Range to reproduce from the entries below: the line with "o21ai_1: 19", the line with "Antenna cell: 4 / 0.0651", and every line in between. Give them exactly and give nothing else.

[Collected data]
▬▬▬
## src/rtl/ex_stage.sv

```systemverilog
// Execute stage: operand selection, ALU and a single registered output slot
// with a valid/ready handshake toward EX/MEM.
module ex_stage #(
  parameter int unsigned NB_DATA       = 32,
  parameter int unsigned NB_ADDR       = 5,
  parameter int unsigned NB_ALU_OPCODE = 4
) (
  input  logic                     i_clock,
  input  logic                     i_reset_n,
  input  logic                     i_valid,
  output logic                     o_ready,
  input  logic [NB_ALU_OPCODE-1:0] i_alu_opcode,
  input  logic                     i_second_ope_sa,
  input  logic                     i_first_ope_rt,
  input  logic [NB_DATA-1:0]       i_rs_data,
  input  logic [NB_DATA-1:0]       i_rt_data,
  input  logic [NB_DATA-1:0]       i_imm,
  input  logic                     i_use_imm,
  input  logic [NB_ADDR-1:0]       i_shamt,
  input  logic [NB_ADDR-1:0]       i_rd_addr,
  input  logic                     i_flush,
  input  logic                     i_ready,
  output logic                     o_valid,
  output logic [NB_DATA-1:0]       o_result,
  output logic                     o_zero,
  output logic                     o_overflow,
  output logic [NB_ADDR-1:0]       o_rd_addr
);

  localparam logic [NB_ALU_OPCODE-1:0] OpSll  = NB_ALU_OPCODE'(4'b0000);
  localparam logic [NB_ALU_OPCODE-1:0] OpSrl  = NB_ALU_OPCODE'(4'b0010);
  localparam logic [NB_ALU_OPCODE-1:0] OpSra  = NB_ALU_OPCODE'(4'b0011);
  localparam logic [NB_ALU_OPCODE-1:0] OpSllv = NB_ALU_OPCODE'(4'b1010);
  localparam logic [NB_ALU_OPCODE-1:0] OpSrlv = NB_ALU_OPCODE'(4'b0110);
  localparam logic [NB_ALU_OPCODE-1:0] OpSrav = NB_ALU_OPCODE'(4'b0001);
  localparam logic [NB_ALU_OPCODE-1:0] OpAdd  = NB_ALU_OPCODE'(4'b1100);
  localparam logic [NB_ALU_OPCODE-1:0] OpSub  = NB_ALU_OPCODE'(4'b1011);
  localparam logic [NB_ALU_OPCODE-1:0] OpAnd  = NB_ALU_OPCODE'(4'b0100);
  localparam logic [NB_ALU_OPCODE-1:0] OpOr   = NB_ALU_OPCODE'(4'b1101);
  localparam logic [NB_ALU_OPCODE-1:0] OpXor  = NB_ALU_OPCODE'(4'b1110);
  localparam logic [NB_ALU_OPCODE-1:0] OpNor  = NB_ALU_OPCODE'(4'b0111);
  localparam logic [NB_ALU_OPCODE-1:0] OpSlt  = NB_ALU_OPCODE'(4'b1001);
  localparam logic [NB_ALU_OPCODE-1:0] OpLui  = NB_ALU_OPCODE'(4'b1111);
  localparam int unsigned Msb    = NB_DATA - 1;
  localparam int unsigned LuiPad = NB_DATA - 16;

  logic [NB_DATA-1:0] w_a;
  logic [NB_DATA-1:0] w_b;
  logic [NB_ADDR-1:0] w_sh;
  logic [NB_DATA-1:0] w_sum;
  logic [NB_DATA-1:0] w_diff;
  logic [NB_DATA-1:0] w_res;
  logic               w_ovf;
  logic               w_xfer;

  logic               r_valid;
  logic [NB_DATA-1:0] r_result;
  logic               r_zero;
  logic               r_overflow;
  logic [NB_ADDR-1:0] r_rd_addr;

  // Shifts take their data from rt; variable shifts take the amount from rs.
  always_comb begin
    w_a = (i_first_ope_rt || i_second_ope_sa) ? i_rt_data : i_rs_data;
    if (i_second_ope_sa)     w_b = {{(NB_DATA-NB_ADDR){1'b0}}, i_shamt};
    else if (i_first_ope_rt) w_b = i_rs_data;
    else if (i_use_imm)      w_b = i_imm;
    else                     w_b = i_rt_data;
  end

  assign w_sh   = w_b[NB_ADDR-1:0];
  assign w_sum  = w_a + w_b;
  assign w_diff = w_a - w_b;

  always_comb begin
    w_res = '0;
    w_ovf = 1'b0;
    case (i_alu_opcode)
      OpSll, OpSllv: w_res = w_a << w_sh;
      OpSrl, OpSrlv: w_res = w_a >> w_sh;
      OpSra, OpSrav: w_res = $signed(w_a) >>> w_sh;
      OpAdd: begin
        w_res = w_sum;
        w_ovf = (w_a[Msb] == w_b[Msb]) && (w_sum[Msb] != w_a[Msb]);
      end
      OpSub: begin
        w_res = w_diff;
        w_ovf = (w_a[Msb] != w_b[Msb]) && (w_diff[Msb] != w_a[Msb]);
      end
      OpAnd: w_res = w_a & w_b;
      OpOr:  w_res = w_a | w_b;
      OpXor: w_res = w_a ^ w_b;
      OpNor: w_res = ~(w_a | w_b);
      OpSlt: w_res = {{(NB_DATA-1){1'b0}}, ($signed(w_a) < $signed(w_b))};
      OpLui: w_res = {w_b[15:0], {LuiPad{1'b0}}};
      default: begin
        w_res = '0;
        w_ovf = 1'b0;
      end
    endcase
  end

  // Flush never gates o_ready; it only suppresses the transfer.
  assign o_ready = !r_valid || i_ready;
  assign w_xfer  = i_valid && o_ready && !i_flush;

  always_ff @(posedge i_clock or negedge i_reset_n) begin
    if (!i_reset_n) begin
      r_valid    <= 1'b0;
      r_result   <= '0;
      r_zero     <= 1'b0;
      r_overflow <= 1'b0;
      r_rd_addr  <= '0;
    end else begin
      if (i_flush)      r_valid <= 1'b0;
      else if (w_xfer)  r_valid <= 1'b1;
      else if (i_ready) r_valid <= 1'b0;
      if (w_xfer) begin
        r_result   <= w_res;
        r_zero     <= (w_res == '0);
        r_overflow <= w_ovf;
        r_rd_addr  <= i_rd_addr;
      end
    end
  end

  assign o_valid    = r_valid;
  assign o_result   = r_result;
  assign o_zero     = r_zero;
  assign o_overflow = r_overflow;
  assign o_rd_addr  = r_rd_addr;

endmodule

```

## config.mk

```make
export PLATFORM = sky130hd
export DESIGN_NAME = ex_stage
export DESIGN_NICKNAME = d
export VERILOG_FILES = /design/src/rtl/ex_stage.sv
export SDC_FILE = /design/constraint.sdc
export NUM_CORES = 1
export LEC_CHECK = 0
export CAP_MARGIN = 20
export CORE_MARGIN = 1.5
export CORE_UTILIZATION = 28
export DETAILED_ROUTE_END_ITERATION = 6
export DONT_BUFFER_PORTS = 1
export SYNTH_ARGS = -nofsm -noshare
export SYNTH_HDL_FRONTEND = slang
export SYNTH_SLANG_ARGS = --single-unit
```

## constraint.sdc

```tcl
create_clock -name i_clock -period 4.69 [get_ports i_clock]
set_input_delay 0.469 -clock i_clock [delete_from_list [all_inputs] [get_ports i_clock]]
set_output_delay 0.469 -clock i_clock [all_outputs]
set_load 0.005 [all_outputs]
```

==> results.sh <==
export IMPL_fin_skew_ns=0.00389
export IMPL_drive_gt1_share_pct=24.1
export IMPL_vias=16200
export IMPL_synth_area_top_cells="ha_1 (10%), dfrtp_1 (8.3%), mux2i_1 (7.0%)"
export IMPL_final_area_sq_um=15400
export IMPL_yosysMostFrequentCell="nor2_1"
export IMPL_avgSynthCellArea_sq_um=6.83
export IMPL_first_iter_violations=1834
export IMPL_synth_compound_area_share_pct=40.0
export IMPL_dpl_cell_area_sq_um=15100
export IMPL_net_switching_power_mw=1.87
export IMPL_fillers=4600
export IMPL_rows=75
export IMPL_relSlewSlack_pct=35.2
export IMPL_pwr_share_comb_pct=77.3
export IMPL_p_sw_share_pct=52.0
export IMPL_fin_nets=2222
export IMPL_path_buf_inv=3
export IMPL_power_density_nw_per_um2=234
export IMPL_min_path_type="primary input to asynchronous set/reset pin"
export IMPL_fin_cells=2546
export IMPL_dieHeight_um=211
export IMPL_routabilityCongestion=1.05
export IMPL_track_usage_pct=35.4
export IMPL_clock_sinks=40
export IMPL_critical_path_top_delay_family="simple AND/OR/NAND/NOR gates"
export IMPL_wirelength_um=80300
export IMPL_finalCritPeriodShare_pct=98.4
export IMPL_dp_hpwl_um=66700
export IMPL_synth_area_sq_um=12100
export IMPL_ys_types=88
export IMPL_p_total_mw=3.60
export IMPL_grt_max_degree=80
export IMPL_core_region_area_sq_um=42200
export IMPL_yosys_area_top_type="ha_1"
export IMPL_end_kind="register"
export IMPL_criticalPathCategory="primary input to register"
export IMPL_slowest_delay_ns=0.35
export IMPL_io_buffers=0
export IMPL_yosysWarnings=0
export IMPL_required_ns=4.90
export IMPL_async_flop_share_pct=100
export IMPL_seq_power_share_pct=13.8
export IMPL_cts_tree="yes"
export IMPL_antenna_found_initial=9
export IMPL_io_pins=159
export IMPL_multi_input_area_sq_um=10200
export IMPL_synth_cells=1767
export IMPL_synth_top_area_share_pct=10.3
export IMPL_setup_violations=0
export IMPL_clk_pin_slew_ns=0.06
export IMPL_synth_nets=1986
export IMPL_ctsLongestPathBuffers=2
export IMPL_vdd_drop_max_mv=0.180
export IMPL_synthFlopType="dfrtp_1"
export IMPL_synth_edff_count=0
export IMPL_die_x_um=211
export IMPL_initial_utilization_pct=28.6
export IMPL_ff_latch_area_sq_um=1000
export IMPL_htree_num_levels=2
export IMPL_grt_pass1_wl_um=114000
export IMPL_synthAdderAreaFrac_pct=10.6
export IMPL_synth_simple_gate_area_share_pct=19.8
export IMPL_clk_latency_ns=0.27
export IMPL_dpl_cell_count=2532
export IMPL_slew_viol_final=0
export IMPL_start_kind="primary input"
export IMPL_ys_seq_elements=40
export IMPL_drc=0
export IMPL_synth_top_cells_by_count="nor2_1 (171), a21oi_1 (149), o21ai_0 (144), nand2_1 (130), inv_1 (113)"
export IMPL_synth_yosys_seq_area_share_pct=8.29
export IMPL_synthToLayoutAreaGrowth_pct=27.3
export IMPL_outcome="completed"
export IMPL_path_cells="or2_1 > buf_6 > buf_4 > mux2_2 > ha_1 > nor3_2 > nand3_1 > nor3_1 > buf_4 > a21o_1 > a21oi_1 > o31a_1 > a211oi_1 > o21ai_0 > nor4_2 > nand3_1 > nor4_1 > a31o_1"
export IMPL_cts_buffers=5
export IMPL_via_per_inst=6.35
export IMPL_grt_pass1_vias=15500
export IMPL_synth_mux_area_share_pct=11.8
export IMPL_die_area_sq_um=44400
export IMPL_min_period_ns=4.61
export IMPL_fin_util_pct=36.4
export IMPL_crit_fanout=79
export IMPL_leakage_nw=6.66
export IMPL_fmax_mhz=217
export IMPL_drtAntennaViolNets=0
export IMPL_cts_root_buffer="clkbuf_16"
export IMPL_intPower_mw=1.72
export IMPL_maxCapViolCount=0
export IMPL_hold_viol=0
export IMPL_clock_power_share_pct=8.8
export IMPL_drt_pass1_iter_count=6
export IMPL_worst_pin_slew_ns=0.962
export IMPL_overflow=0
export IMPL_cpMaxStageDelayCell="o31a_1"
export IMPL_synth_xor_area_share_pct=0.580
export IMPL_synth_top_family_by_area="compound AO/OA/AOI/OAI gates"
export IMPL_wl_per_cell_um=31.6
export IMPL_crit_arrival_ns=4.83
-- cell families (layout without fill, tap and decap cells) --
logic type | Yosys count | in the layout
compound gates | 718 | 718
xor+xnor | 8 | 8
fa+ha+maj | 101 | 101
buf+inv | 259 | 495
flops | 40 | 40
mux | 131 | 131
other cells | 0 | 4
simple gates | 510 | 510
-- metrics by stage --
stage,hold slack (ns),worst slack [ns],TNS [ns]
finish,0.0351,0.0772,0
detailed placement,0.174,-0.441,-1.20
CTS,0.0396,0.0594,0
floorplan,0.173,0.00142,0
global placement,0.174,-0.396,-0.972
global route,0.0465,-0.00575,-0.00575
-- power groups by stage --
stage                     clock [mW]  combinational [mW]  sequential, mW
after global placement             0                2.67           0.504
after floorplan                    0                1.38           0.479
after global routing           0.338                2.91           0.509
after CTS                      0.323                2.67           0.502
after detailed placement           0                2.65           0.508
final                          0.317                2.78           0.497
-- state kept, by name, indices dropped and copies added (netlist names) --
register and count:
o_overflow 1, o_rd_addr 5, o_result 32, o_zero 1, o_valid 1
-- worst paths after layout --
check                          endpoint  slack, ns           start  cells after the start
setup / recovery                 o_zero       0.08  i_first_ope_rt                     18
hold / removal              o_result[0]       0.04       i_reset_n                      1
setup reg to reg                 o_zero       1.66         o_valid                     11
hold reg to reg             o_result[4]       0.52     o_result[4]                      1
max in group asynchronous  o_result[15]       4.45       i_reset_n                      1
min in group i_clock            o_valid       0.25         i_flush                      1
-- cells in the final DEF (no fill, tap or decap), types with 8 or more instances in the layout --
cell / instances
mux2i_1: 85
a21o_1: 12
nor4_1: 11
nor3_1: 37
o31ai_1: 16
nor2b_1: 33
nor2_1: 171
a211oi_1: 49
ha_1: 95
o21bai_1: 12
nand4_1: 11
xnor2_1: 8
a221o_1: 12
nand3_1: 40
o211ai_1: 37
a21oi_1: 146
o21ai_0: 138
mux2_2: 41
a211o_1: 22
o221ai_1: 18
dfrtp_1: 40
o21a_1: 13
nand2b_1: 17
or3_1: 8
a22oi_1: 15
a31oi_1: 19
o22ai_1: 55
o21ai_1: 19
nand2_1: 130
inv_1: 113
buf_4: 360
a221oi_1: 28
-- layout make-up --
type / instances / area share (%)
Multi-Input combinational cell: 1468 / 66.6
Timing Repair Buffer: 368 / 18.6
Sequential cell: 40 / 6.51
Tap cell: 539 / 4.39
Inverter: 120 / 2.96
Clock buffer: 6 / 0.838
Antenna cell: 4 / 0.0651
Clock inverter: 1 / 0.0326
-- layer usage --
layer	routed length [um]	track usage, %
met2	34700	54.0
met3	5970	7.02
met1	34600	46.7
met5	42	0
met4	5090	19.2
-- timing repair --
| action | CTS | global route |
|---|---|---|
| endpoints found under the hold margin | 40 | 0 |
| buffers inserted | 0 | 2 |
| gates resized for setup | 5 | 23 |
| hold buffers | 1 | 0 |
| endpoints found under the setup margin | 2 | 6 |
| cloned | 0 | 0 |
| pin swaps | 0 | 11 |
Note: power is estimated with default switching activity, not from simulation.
▬▬▬
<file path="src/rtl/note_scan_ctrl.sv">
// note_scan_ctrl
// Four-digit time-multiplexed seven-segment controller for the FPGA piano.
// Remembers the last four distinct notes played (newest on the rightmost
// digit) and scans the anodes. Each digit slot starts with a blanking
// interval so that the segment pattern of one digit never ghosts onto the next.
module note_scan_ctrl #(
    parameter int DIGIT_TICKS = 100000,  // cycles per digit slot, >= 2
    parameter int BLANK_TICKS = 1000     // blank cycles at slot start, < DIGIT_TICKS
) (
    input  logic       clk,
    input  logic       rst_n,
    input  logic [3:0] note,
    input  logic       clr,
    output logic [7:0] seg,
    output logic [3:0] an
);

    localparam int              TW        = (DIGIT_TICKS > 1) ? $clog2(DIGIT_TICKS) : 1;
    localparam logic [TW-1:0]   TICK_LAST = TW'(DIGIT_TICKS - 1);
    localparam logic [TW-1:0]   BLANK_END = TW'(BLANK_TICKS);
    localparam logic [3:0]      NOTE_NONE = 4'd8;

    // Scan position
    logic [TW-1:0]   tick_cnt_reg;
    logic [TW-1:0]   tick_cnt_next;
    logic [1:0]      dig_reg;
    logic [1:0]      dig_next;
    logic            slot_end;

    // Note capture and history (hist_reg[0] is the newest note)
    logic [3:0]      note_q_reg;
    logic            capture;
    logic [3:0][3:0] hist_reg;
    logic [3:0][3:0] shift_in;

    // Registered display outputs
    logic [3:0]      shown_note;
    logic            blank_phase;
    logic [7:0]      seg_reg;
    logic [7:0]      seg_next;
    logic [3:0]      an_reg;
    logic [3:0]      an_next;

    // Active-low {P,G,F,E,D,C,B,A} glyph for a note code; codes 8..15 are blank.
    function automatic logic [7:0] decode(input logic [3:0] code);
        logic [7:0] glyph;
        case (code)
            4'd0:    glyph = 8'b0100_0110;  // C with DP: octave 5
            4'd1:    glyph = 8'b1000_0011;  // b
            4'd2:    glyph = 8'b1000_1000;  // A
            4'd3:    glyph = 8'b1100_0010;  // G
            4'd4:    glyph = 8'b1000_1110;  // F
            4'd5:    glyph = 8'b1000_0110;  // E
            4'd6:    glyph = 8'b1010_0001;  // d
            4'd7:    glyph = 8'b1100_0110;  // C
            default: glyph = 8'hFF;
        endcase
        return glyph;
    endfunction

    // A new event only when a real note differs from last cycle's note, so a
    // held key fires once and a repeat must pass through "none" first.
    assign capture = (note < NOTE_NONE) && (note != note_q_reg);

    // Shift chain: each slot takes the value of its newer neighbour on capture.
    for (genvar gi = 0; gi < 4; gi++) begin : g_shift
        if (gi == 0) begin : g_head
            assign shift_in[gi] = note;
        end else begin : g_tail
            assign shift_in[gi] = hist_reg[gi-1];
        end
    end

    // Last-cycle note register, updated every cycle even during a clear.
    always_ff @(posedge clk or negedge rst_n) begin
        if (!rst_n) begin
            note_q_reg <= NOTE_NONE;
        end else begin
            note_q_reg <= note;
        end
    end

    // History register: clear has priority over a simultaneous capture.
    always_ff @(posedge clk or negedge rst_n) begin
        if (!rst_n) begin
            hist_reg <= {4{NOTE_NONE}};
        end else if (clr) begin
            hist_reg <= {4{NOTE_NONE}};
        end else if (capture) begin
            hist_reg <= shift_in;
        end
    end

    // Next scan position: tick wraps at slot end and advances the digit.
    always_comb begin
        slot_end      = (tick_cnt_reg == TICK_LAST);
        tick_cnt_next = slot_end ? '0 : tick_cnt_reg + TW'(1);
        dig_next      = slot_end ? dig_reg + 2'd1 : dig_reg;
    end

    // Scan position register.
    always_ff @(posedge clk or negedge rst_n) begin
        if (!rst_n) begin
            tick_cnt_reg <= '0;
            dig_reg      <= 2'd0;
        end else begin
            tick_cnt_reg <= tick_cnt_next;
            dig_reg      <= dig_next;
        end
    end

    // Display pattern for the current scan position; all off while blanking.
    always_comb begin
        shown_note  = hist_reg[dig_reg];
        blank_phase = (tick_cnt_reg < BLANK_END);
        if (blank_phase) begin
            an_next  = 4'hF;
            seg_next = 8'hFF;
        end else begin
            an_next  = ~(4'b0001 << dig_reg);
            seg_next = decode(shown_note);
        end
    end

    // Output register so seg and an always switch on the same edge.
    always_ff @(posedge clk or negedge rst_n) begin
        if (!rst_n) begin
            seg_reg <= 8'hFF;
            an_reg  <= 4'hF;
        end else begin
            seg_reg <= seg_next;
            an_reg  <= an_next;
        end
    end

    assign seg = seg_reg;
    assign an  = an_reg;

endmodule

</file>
▬▬▬
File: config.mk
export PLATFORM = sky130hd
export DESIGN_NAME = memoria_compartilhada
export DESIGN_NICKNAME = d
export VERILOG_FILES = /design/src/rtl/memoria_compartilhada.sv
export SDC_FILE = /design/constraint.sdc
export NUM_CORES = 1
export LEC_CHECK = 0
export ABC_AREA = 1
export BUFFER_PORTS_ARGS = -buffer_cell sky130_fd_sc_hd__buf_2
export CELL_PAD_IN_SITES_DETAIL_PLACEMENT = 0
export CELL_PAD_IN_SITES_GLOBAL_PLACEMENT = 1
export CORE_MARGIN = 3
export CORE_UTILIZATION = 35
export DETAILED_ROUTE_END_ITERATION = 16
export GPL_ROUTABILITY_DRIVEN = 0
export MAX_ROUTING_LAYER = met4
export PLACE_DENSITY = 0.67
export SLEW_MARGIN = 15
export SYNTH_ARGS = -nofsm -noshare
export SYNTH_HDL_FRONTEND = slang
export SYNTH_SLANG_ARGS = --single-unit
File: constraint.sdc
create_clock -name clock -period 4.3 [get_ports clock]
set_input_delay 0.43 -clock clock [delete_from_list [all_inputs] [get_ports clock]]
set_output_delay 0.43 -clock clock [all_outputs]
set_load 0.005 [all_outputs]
▬▬▬
## Answer to the exercise
o21ai_1: 19
nand2_1: 130
inv_1: 113
buf_4: 360
a221oi_1: 28
-- layout make-up --
type / instances / area share (%)
Multi-Input combinational cell: 1468 / 66.6
Timing Repair Buffer: 368 / 18.6
Sequential cell: 40 / 6.51
Tap cell: 539 / 4.39
Inverter: 120 / 2.96
Clock buffer: 6 / 0.838
Antenna cell: 4 / 0.0651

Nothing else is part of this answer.